2. a kind of information extraction system based on domain-specialist knowledge system according to claim 1, it is characterised in that：Institute The resource management module stated includes expertise library unit and regular library unit, and the expertise library unit is combed for expert The knowledge of judicial domain is managed to build domain knowledge base, and is combed out knowledge point by the expert of judicial domain and it is defined, institute The regular library unit stated forms information extraction rules library for writing decimation rule by maintenance personnel according to the needs of information extraction.
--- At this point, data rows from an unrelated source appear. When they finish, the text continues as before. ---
File: src/rtl/logic_pack_pkg.sv
// Shared types and helpers for the single-bit logic packer.
// Provides the packer FSM encoding, sequence width and count-width helper.
package logic_pack_pkg;

    typedef enum logic {
        FILL,
        PEND
    } state_t;

    localparam int SEQ_W = 4;

    // Bits needed to hold a count of 0..w inclusive.
    function automatic int cnt_w(input int w);
        return $clog2(w + 1);
    endfunction

endpackage

File: src/rtl/logic_popcount.sv
// Combinational ones count of a WIDTH-bit word.
// Ports: bits (word in), ones (number of set bits, 0..WIDTH).
module logic_popcount
    import logic_pack_pkg::*;
#(
    parameter int WIDTH = 8
) (
    input  logic [WIDTH-1:0]          bits,
    output logic [cnt_w(WIDTH)-1:0]   ones
);

    localparam int OW = cnt_w(WIDTH);

    always_comb begin
        ones = '0;
        for (int i = 0; i < WIDTH; i++) begin
            ones = ones + OW'(bits[i]);
        end
    end

endmodule
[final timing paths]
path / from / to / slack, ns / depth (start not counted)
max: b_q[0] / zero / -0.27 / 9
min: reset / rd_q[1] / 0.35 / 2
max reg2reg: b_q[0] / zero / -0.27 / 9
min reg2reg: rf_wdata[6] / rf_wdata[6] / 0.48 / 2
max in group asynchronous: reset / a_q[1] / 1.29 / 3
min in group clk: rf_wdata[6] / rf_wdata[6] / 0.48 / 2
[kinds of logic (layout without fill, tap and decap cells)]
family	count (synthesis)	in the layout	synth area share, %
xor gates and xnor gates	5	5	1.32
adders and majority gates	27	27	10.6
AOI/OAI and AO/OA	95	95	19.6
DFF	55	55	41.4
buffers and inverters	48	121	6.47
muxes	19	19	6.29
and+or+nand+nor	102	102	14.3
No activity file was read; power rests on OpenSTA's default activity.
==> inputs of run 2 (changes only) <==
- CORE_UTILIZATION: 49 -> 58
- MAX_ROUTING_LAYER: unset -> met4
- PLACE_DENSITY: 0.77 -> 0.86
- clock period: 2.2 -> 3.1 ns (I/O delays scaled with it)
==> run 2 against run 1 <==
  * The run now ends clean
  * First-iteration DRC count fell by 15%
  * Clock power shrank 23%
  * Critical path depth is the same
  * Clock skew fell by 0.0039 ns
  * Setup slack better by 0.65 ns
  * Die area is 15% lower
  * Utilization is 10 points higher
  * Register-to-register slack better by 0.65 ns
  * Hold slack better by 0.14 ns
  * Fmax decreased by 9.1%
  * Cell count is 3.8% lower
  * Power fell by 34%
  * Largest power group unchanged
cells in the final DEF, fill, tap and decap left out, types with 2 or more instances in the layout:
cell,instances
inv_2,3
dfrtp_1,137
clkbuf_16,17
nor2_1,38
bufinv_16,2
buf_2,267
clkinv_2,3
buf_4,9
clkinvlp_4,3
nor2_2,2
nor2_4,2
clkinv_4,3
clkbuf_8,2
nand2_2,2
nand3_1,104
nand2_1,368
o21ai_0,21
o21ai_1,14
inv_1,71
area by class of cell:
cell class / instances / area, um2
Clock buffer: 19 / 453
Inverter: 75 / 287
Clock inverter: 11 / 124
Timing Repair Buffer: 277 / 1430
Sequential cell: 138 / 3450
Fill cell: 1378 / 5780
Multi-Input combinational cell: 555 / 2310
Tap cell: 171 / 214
**src/rtl/cpu_pkg.sv**
```systemverilog
// Shared definitions for the 16-bit pipelined CPU: datapath widths and
// the memory-access stage state encoding.
package cpu_pkg;

  localparam int DATA_W      = 16;
  localparam int ADDR_W      = 12;
  localparam int REG_W       = 4;
  localparam int MEM_TIMEOUT = 16;

  typedef enum logic {
    IDLE,
    WAIT
  } mem_state_t;

endpackage

```
**src/rtl/mem_timeout_counter.sv**
```systemverilog
// Counts cycles spent waiting on data memory; terminal is high on the last
// permitted wait cycle (count == TIMEOUT-1).
module mem_timeout_counter #(
  parameter int TIMEOUT = 16
) (
  input  logic clk,
  input  logic rst,
  input  logic clear,
  input  logic enable,
  output logic terminal
);

  localparam int CNT_W = (TIMEOUT > 1) ? $clog2(TIMEOUT) : 1;
  localparam logic [CNT_W-1:0] LAST = CNT_W'(TIMEOUT - 1);

  logic [CNT_W-1:0] count;

  // NOTE: clear has priority over enable so a completing access never
  // carries a stale count into the next one.
  always_ff @(posedge clk or negedge rst) begin
    if (!rst) begin
      count <= '0;
    end else if (clear) begin
      count <= '0;
    end else if (enable) begin
      count <= count + 1'b1;
    end
  end

  assign terminal = (count == LAST);

endmodule

```
**src/rtl/memory_access_stage.sv**
```systemverilog
// MEM stage: runs the load/store handshake with data memory, stalls the
// front of the pipe while an access is outstanding, and registers MEM/WB.
module memory_access_stage #(
  parameter int DATA_W  = cpu_pkg::DATA_W,
  parameter int ADDR_W  = cpu_pkg::ADDR_W,
  parameter int REG_W   = cpu_pkg::REG_W,
  parameter int TIMEOUT = cpu_pkg::MEM_TIMEOUT
) (
  input  logic              clk,
  input  logic              rst,
  input  logic              valid_in,
  input  logic              wbs_in,
  input  logic              mem_rd_in,
  input  logic              mem_wr_in,
  input  logic [DATA_W-1:0] alu_result_in,
  input  logic [DATA_W-1:0] store_data_in,
  input  logic [REG_W-1:0]  rd_in,
  output logic              stall_out,
  output logic              mem_req,
  output logic              mem_we,
  output logic [ADDR_W-1:0] mem_addr,
  output logic [DATA_W-1:0] mem_wdata,
  input  logic [DATA_W-1:0] mem_rdata,
  input  logic              mem_ready,
  output logic              valid_out,
  output logic              wbs_out,
  output logic [DATA_W-1:0] wb_data_out,
  output logic [REG_W-1:0]  rd_out,
  output logic              err_out
);

  import cpu_pkg::*;

  mem_state_t       state;
  logic             lat_wbs;
  logic             lat_load;
  logic [REG_W-1:0] lat_rd;
  logic             mem_op;
  logic             in_wait;
  logic             timed_out;

  assign mem_op  = mem_rd_in | mem_wr_in;
  assign in_wait = (state == WAIT);
  // Derived from state so that reset removes the request asynchronously.
  assign mem_req = in_wait;

  // NOTE: stall is combinational so it drops in the very cycle mem_ready
  // arrives, letting EX/MEM advance on that same edge without a bubble.
  assign stall_out = in_wait ? (~mem_ready & ~timed_out) : (valid_in & mem_op);

  mem_timeout_counter #(
    .TIMEOUT (TIMEOUT)
  ) u_timeout (
    .clk      (clk),
    .rst      (rst),
    .clear    (~in_wait | mem_ready | timed_out),
    .enable   (in_wait),
    .terminal (timed_out)
  );

  always_ff @(posedge clk or negedge rst) begin
    if (!rst) begin
      state       <= IDLE;
      valid_out   <= 1'b0;
      wbs_out     <= 1'b0;
      wb_data_out <= '0;
      rd_out      <= '0;
      err_out     <= 1'b0;
      mem_we      <= 1'b0;
      mem_addr    <= '0;
      mem_wdata   <= '0;
      lat_wbs     <= 1'b0;
      lat_load    <= 1'b0;
      lat_rd      <= '0;
    end else begin
      case (state)
        IDLE: begin
          if (valid_in && mem_op) begin
            // Request fields stay frozen for the whole WAIT.
            mem_addr  <= alu_result_in[ADDR_W-1:0];
            mem_wdata <= store_data_in;
            mem_we    <= mem_wr_in;
            lat_wbs   <= wbs_in;
            lat_rd    <= rd_in;
            lat_load  <= ~mem_wr_in;
            valid_out <= 1'b0;
            wbs_out   <= 1'b0;
            state     <= WAIT;
          end else begin
            valid_out <= valid_in;
            wbs_out   <= valid_in & wbs_in;
            if (valid_in) begin
              wb_data_out <= alu_result_in;
              rd_out      <= rd_in;
            end
          end
        end
        WAIT: begin
          if (mem_ready) begin
            valid_out   <= 1'b1;
            wbs_out     <= lat_wbs;
            wb_data_out <= lat_load ? mem_rdata : DATA_W'(mem_addr);
            rd_out      <= lat_rd;
            state       <= IDLE;
          end else if (timed_out) begin
            valid_out   <= 1'b1;
            wbs_out     <= 1'b0;
            wb_data_out <= '0;
            rd_out      <= lat_rd;
            err_out     <= 1'b1;
            state       <= IDLE;
          end
        end
        default: state <= IDLE;
      endcase
    end
  end

endmodule
```
**config.mk**
```make
export PLATFORM = sky130hd
export DESIGN_NAME = memory_access_stage
export DESIGN_NICKNAME = d
export VERILOG_FILES = /design/src/rtl/cpu_pkg.sv /design/src/rtl/mem_timeout_counter.sv /design/src/rtl/memory_access_stage.sv
export SDC_FILE = /design/constraint.sdc
export NUM_CORES = 1
export LEC_CHECK = 0
export ABC_AREA = 1
export CAP_MARGIN = 15
export CORE_UTILIZATION = 47
export DETAILED_ROUTE_END_ITERATION = 6
export PLACE_DENSITY_LB_ADDON = 0.08
export SYNTH_ARGS = -nofsm -noshare
export SYNTH_HDL_FRONTEND = slang
export SYNTH_SLANG_ARGS = --single-unit
```
**constraint.sdc**
```tcl
create_clock -name clk -period 2.3 [get_ports clk]
set_input_delay 0.69 -clock clk [delete_from_list [all_inputs] [get_ports clk]]
set_output_delay 0.69 -clock clk [all_outputs]
set_load 0.02 [all_outputs]
```
==> Yosys cells after proc, flatten, opt, wreduce, memory -nomap -nowiden <==
Index checks and enable logic that the tools add are counted.
{ "totals": {"register_bits": 63, "inputBits": 59, "output_inout_bits": 54, "wordCells": 59} }
{ "op_classes": {"addsub": 1, "n_eq_ne": 4, "mux": 26, "bitwise": 10, "reduce_logical": 5} }
{ "op_table": {"columns": ["cell", "count"], "rows": [
  ["$mux W16", 5],
  ["$pmux W16 S2", 1],
  ["$mux W4", 6],
  ["$mux W1", 10],
  ["$pmux W4 S2", 1],
  ["$pmux W1 S2", 3],
  ["$reduce_and A3 Y1", 2],
  ["$add A4 B1 Y4 const B", 1],
  ["$eq A4 B4 Y1 const B", 1],
  ["$ne A2 B2 Y1 const B", 2],
  ["$not A1 Y1", 4],
  ["$and A1 B1 Y1", 3],
  ["$ne A3 B2 Y1 const B", 1],
  ["$or A1 B1 Y1", 3],
  ["$reduce_and A2 Y1", 1],
  ["$reduce_bool A2 Y1", 1],
  ["$logic_and A1 B1 Y1", 1]
]} }

==> Logic depth before layout (Yosys ltp) <==
{ "depth": {"word_depth": 4, "mapped_depth": 8, "mapped_depth_nobuf": 7} }

==> By module <==
From an unflattened synthesis, not the netlist that was laid out.
{ "hier_totals": {"hier_cells": 381, "hier_area_um2": 3012.9} }
{ "by_module_without_submodules": {"columns": ["mod", "n_inst", "cells_each", "area_per_inst_um2", "seq_area_each_um2"], "rows": [
  ["memory_access_stage", 1, 355, 2801.4, 1476.4],
  ["mem_timeout_counter", 1, 26, 211.5, 100.1]
]} }

==> Worst setup path after synthesis <==
OpenSTA, ideal clock, no wires.
{ "synth_timing": {"kind": "in2out", "from": "input valid_in", "to": "output stall_out", "arrival_time_ns": 1.420, "path_slack_ns": 0.190, "cell_stages": 6, "path_cell_list": "inv_1 > nor2_1 > o21ai_1 > buf_2 > buf_6 > nand2_1"} }
{ "synth_between": {"elab_chain_len": 2} }
{ "synth_rtl": {"columns": ["item", "line_no", "text"], "rows": [
  ["start, declared", "memory_access_stage.sv:11", "input logic valid_in,"],
  ["$and A1 B1 Y1", "memory_access_stage.sv:49", "assign stall_out = in_wait ? (~mem_ready & ~timed_out) : (valid_in & mem_op);"],
  ["$mux W1", "memory_access_stage.sv:49", null],
  ["end, declared", "memory_access_stage.sv:18", "output logic stall_out,"]
]} }
Every way passes these cells.

==> Worst setup path in the final report <==
{ "layout_timing": {"from": "input mem_ready", "to": "output stall_out"} }
{ "layout_between": {"elab_chain_len": 3} }
{ "layout_rtl": {"columns": ["item", "line_no", "text"], "rows": [
  ["start, declared", "memory_access_stage.sv:24", "input logic mem_ready,"],
  ["$not A1 Y1 (no line)", null, null],
  ["$and A1 B1 Y1", "memory_access_stage.sv:49", null],
  ["$mux W1", "memory_access_stage.sv:49", null]
]} }
Every way passes these cells.

==> Implementation_results.wiki <==
{| class="wikitable"
! Metric !! Value
|-
| Status || finished clean
|-
| Initial cell density of the core || 0.4868
|-
| Final worst path period share || 0.9827
|-
| Type of the worst setup path || in -> out
|-
| Max-slew headroom at the worst pin || 0.6962
|-
| Total congestion overflow || 0
|-
| Maximum number of pins on one net before global-route repair || 41
|-
| Port-buffer cells || 112
|-
| Cts bufs inserted || 9
|-
| Worst hold path class || in -> async
|-
| Post-synthesis async set-or-reset flop share || 1.000
|-
| Crit path DAT || 1570 ps
|-
| Cell row count || 28
|-
| Fraction of layout instances using a drive strength above 1 || 0.07143
|-
| Ranking of synthesized cells by instance count || sky130_fd_sc_hd__nand2_1 (190), sky130_fd_sc_hd__dfrtp_1 (63), sky130_fd_sc_hd__inv_1 (34)
|-
| Cells taking the most area after synthesis || sky130_fd_sc_hd__dfrtp_1 (55%), sky130_fd_sc_hd__nand2_1 (25%), sky130_fd_sc_hd__inv_1 (4.5%), sky130_fd_sc_hd__o21ai_0 (4.2%), sky130_fd_sc_hd__nand3_1 (2.8%)
|-
| Highest clock frequency the design can meet || 442.4 MHz
|-
| Half-perimeter wire length of the detailed placement result || 4973 um
|-
| Dominant synthesized flop cell || sky130_fd_sc_hd__dfrtp_1
|-
| Fin. max-slew vios || 0
|-
| Clock sinks || 63
|-
| Worst ir drop on vdd || 0.7881 mV
|-
| TritonCTS clock tree || built
|-
| Final wirelength || 7146 um
|-
| Number of vias per cell after detailed routing || 4.752
|-
| Wire per inst || 12.65 um
|-
| Count of state elements after synthesis || 63
|-
| Number of maximum-capacitance constraint violations || 0
|-
| Maximum clock skew at final layout || 4.883 ps
|-
| Summed instance area of the synthesized netlist || 0.002865 sq mm
|-
| Net count of the mapped netlist || 425
|-
| Instance count of the mapped netlist || 365
|-
| Initial DRC count || 122
|-
| Sequential element share of the synthesized area || 0.5502
|-
| Floorplan core area || 0.005886 sq mm
|-
| Cell area power density || 880.6 mW/mm^2
|-
| Count of flip-flops with a built-in enable after synthesis || 0
|-
| Synth warn || 0
|-
| DRC violation count after routing || 0
|-
| Vias in the first global route || 2621
|-
| Worst-skew pair later-pin latency || 330 ps
|-
| Routability Congestion || 0.7786
|-
| Chip Height || 80.08 um
|-
| Num ports || 113
|-
| Clock period minus worst slack || 2260 ps
|-
| Unrepaired setup endpoints after global routing || no
|-
| Avg Synthesized Cell Area || 7.850 sq um
|-
| Fin Setup TNS || 0 ps
|-
| Area added between synthesis and finish || 49.17%
|-
| Largest fanout on the critical path || 2
|-
| Area fraction of the dominant cell type after synthesis || 0.5502
|-
| Number of inserted diodes || 0
|-
| Fin area || 0.004274 sq mm
|-
| Final cell count without fillers || 565
|-
| Static power due to leakage || 2.180 nW
|-
| Maximum clock path buffer count || 2
|-
| Register clock-pin slew on the reported worst setup and hold paths || 70 ps
|-
| Post-detailed-route count of antenna-violating nets || 0
|-
| Count of final hold-check violations || 0
|-
| Root buffer cell || sky130_fd_sc_hd__clkbuf_8
|-
| Placed cells || 547
|-
| Count of final setup violators || 0
|-
| GRT Util Overall || 0.2423
|-
| Nets || 546
|-
| Worst setup SP type || input port
|-
| Post-Place Cell Area || 0.004091 sq mm
|-
| Floorplan die width || 80.08 um
|-
| DRT Pass-1 Iters || 4
|-
| Library cells used by synthesis || 20
|-
| Clock H-tree levels || 3
|-
| Required time of the critical path || 1610 ps
|-
| Number of antenna violations at the first check in global routing || 0
|-
| Wire length of the first global-routing pass || 11630 um
|-
| Slew at the pin with the worst max-slew slack || 455.2 ps
|-
| Most frequent cell after synthesis || sky130_fd_sc_hd__nand2_1
|-
| Fill count || 467
|-
| Die outline area || 0.006413 sq mm
|-
| Total power || 3.764 mW
|-
| Vias after detailed routing || 2685
|-
| Smallest hold slack || 332.5 ps
|-
| Cell type with the highest aggregate area in the netlist || sky130_fd_sc_hd__dfrtp_1
|-
| Crit. End Element || output port
|}
==> placed cells by master (no fill, tap or decap), types with 2 or more instances in the layout <==
cell / synthesis / routed
sky130_fd_sc_hd__inv_1: 34 / 34
sky130_fd_sc_hd__clkbuf_8: 0 / 10
sky130_fd_sc_hd__buf_4: 1 / 11
sky130_fd_sc_hd__nand2_1: 190 / 190
sky130_fd_sc_hd__inv_2: 2 / 2
sky130_fd_sc_hd__buf_12: 0 / 3
sky130_fd_sc_hd__o21ai_1: 5 / 4
sky130_fd_sc_hd__dfrtp_1: 63 / 63
sky130_fd_sc_hd__nand3_1: 16 / 16
sky130_fd_sc_hd__clkbuf_1: 0 / 4
sky130_fd_sc_hd__clkdlybuf4s50_1: 0 / 109
sky130_fd_sc_hd__o21ai_0: 24 / 24
sky130_fd_sc_hd__nor2_1: 6 / 5
sky130_fd_sc_hd__nand2_4: 2 / 2
**src/rtl/pipeline_ctrl_pkg.sv**
```systemverilog
// Shared definitions for the pipeline hazard and sequencing control logic.
package pipeline_ctrl_pkg;

  typedef enum logic {
    STATE_RUN  = 1'b0,
    STATE_BUSY = 1'b1
  } state_e;

  localparam logic [4:0] REG_ZERO              = 5'd0;
  localparam int         DEFAULT_MULTI_LATENCY = 4;

endpackage

```
**src/rtl/load_use_detector.sv**
```systemverilog
// Combinational load-use hazard compare between the ID/EX load and the IF/ID sources.
module load_use_detector
  import pipeline_ctrl_pkg::*;
(
  input  logic       mem_read_i,
  input  logic [4:0] id_ex_rt_i,
  input  logic [4:0] if_id_rs_i,
  input  logic [4:0] if_id_rt_i,
  input  logic       if_id_valid_i,
  output logic       load_use_o
);

  // Register 0 never carries a real dependency, so it is exempt.
  assign load_use_o = mem_read_i & if_id_valid_i & (id_ex_rt_i != REG_ZERO) &
                      ((id_ex_rt_i == if_id_rs_i) | (id_ex_rt_i == if_id_rt_i));

endmodule

```
**src/rtl/ex_stall_controller.sv**
```systemverilog
// Execute-stage hazard controller: load-use bubble, multi-cycle ALU hold, branch flush
// and a saturating stall-cycle counter. State advances on the falling clock edge.
module ex_stall_controller
  import pipeline_ctrl_pkg::*;
#(
  parameter int MULTI_LATENCY   = DEFAULT_MULTI_LATENCY,
  parameter int COUNT_WIDTH     = 3,
  parameter int STALL_CNT_WIDTH = 16
) (
  input  logic                       clk,
  input  logic                       resetN,
  input  logic                       idExMemRead,
  input  logic [4:0]                 idExRt,
  input  logic [4:0]                 ifIdRs,
  input  logic [4:0]                 ifIdRt,
  input  logic                       ifIdValid,
  input  logic                       multiStart,
  input  logic                       branchTaken,
  output logic                       pcWrite,
  output logic                       ifIdWrite,
  output logic                       ifIdFlush,
  output logic                       idExBubble,
  output logic                       exHold,
  output logic                       exMemBubble,
  output logic                       busy,
  output logic [STALL_CNT_WIDTH-1:0] stallCycles
);

  localparam bit                         MULTI_EN  = (MULTI_LATENCY > 1);
  localparam logic [COUNT_WIDTH-1:0]     CNT_ZERO  = COUNT_WIDTH'(0);
  localparam logic [COUNT_WIDTH-1:0]     CNT_ONE   = COUNT_WIDTH'(1);
  localparam logic [COUNT_WIDTH-1:0]     CNT_LOAD  = COUNT_WIDTH'(MULTI_LATENCY - 1);
  localparam logic [STALL_CNT_WIDTH-1:0] STALL_MAX = {STALL_CNT_WIDTH{1'b1}};
  localparam logic [STALL_CNT_WIDTH-1:0] STALL_ONE = STALL_CNT_WIDTH'(1);

  state_e                     state_q, state_d;
  logic [COUNT_WIDTH-1:0]     count_q, count_d;
  logic [STALL_CNT_WIDTH-1:0] stall_q, stall_d;
  logic                       load_use_s;

  load_use_detector u_load_use (
    .mem_read_i    (idExMemRead),
    .id_ex_rt_i    (idExRt),
    .if_id_rs_i    (ifIdRs),
    .if_id_rt_i    (ifIdRt),
    .if_id_valid_i (ifIdValid),
    .load_use_o    (load_use_s)
  );

  // Next-state and Mealy control outputs; held at RUN defaults while in reset.
  always_comb begin
    state_d     = state_q;
    count_d     = count_q;
    pcWrite     = 1'b1;
    ifIdWrite   = 1'b1;
    ifIdFlush   = 1'b0;
    idExBubble  = 1'b0;
    exHold      = 1'b0;
    exMemBubble = 1'b0;
    busy        = 1'b0;
    if (!resetN) begin
      state_d = STATE_RUN;
      count_d = CNT_ZERO;
    end else begin
      case (state_q)
        STATE_RUN: begin
          if (MULTI_EN && multiStart) begin
            pcWrite     = 1'b0;
            ifIdWrite   = 1'b0;
            exHold      = 1'b1;
            exMemBubble = 1'b1;
            state_d     = STATE_BUSY;
            count_d     = CNT_LOAD;
          end else if (branchTaken) begin
            ifIdFlush  = 1'b1;
            idExBubble = 1'b1;
          end else if (load_use_s) begin
            pcWrite    = 1'b0;
            ifIdWrite  = 1'b0;
            idExBubble = 1'b1;
          end else begin
            state_d = STATE_RUN;
          end
        end
        STATE_BUSY: begin
          busy      = 1'b1;
          pcWrite   = 1'b0;
          ifIdWrite = 1'b0;
          if (count_q > CNT_ONE) begin
            exHold      = 1'b1;
            exMemBubble = 1'b1;
            count_d     = count_q - CNT_ONE;
          end else begin
            // Final cycle: result lands in EX/MEM; bubble ID/EX so the op cannot relaunch.
            idExBubble = 1'b1;
            state_d    = STATE_RUN;
            count_d    = CNT_ZERO;
          end
        end
        default: begin
          state_d = STATE_RUN;
          count_d = CNT_ZERO;
        end
      endcase
    end
  end

  // Saturating count of cycles in which the PC is frozen.
  always_comb begin
    stall_d = stall_q;
    if (!pcWrite && (stall_q != STALL_MAX)) begin
      stall_d = stall_q + STALL_ONE;
    end else begin
      stall_d = stall_q;
    end
  end

  // State, countdown and stall counter registers on the pipeline's falling edge.
  always_ff @(negedge clk or negedge resetN) begin
    if (!resetN) begin
      state_q <= STATE_RUN;
      count_q <= CNT_ZERO;
      stall_q <= {STALL_CNT_WIDTH{1'b0}};
    end else begin
      state_q <= state_d;
      count_q <= count_d;
      stall_q <= stall_d;
    end
  end

  assign stallCycles = stall_q;

endmodule

```
### config.mk
export PLATFORM = sky130hd
export DESIGN_NAME = debounce_multi
export DESIGN_NICKNAME = d
export VERILOG_FILES = /design/src/rtl/debounce_pkg.sv /design/src/rtl/debounce_chan.sv /design/src/rtl/debounce_multi.sv
export SDC_FILE = /design/constraint.sdc
export NUM_CORES = 1
export LEC_CHECK = 0
export CORE_UTILIZATION = 55
export CTS_BUF_LIST = sky130_fd_sc_hd__clkbuf_2 sky130_fd_sc_hd__clkbuf_4 sky130_fd_sc_hd__clkbuf_8
export CTS_CLUSTER_SIZE = 12
export DETAILED_ROUTE_END_ITERATION = 10
export HOLD_SLACK_MARGIN = 0.12
export PLACE_DENSITY = 0.72
export SETUP_SLACK_MARGIN = 0.4
export SKIP_LAST_GASP = 1
export SLEW_MARGIN = 0
export SYNTH_ARGS = -nofsm -noshare
export SYNTH_HDL_FRONTEND = slang
export SYNTH_HIERARCHICAL = 1
export SYNTH_SLANG_ARGS = --single-unit
### constraint.sdc
create_clock -name clk -period 4.6 [get_ports clk]
set_input_delay 0.92 -clock clk [delete_from_list [all_inputs] [get_ports clk]]
set_output_delay 0.92 -clock clk [all_outputs]
set_load 0.03 [all_outputs]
3. a kind of information extraction of information extraction system based on domain-specialist knowledge system according to claim 1 or 2 Method, it is characterised in that：It is as follows：

(1), the expert of judicial domain combs out the knowledge of judicial domain to build domain knowledge base by expertise library unit, The expert of judicial domain also combs out knowledge point by resource management module and is defined to it；

(2), maintenance personnel needs to write decimation rule to form information extraction rule by regular library unit according to information extraction Then library；

(4), information extraction is utilized according to the information extraction rules library of domain knowledge base and manual compiling using core processing module Algorithm Extracting Information point；

(5), it is exported by output module by result is extracted.

4. a kind of information extraction side of information extraction system based on domain-specialist knowledge system according to claim 3 Method, it is characterised in that：In the step (3), the specific method is as follows：It determines the content that each paragraph states clearly, then uses Piao Tree Bayes Method or rule classification method are classified, then are ranked up, that is, realize automatic paragraphing, last output category knot Fruit.

5. a kind of information extraction side of information extraction system based on domain-specialist knowledge system according to claim 4 Method, it is characterised in that：The rule classification method is classified according to the rule that maintenance personnel writes.

6. a kind of information extraction side of information extraction system based on domain-specialist knowledge system according to claim 4 Method, it is characterised in that：The sort algorithm is f_score=w₁*f_Bayesian+w₂*f_Rule

Wherein f_scoreFor the total score that the paragraph is label A, f_BayesianFor the Bayes's classification score that the paragraph is label A, f_RuleFor the rule match score that the paragraph is label A, w₁With w₂For weight coefficient, obtained by training.

7. a kind of information extraction side of information extraction system based on domain-specialist knowledge system according to claim 3 Method, it is characterised in that：The step (4) is according to the automatic paragraphing in step (3) as a result, being extracted in each paragraph different Information point, due to judgement document in information point quantity it is more, the more features of type, for different types need use different sides Method goes to identify.